(Data extract)

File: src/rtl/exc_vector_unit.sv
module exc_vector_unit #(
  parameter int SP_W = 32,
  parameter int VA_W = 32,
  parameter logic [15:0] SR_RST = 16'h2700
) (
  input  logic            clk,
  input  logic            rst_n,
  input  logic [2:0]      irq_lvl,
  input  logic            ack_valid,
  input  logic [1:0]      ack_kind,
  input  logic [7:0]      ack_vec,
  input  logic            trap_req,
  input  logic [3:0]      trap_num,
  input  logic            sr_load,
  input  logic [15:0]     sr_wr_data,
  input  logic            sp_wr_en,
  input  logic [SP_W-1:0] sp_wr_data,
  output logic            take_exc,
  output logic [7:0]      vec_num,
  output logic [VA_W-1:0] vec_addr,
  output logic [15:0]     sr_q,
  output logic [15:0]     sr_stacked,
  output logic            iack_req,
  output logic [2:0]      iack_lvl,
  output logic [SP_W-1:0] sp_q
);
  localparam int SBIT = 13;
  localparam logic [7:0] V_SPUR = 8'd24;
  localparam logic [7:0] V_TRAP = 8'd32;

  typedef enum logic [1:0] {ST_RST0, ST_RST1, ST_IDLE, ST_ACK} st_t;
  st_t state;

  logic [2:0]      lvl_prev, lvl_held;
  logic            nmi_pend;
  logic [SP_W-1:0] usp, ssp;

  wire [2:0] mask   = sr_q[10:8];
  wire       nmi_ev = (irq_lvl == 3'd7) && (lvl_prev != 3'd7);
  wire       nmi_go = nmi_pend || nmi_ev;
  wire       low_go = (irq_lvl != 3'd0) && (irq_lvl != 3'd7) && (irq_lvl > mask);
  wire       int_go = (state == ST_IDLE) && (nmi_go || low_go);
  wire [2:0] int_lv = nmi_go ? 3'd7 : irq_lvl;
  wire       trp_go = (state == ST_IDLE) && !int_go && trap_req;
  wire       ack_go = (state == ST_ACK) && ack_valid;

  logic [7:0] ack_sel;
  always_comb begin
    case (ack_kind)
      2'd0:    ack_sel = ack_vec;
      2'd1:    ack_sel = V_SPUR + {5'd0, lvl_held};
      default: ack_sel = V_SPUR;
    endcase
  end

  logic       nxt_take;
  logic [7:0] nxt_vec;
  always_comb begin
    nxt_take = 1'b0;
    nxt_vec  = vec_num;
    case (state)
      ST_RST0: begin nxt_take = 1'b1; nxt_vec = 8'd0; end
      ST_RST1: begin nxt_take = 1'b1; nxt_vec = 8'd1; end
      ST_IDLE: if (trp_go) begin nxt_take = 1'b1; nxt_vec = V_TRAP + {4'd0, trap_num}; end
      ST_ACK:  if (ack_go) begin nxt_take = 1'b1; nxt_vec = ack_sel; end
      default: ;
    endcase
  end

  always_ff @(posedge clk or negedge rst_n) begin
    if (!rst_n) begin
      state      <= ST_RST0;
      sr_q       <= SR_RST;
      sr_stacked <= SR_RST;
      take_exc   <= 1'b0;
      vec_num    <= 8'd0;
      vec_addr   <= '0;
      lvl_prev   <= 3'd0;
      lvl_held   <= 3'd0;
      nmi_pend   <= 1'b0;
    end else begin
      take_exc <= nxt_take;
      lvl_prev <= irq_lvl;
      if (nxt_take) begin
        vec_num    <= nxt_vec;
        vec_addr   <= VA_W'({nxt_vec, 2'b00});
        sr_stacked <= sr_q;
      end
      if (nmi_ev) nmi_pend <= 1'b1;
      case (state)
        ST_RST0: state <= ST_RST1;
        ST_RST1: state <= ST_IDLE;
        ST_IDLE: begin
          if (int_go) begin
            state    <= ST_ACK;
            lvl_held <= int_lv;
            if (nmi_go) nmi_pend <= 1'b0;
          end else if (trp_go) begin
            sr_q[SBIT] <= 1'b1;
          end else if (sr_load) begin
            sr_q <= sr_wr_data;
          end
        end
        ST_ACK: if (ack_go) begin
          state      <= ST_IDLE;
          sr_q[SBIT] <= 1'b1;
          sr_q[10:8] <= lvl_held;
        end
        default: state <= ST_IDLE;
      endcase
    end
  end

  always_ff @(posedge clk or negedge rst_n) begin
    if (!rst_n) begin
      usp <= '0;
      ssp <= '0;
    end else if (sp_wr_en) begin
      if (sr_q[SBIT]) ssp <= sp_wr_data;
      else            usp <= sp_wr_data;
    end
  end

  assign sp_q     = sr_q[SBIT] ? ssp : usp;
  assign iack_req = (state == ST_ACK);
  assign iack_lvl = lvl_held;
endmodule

(End Data extract)

— Problem —
Nothing but the lines from the one containing "ST_IDLE: begin" through the final line of the data above is to be reproduced, each exactly as written.

— Task result —
        ST_IDLE: begin
          if (int_go) begin
            state    <= ST_ACK;
            lvl_held <= int_lv;
            if (nmi_go) nmi_pend <= 1'b0;
          end else if (trp_go) begin
            sr_q[SBIT] <= 1'b1;
          end else if (sr_load) begin
            sr_q <= sr_wr_data;
          end
        end
        ST_ACK: if (ack_go) begin
          state      <= ST_IDLE;
          sr_q[SBIT] <= 1'b1;
          sr_q[10:8] <= lvl_held;
        end
        default: state <= ST_IDLE;
      endcase
    end
  end

  always_ff @(posedge clk or negedge rst_n) begin
    if (!rst_n) begin
      usp <= '0;
      ssp <= '0;
    end else if (sp_wr_en) begin
      if (sr_q[SBIT]) ssp <= sp_wr_data;
      else            usp <= sp_wr_data;
    end
  end

  assign sp_q     = sr_q[SBIT] ? ssp : usp;
  assign iack_req = (state == ST_ACK);
  assign iack_lvl = lvl_held;
endmodule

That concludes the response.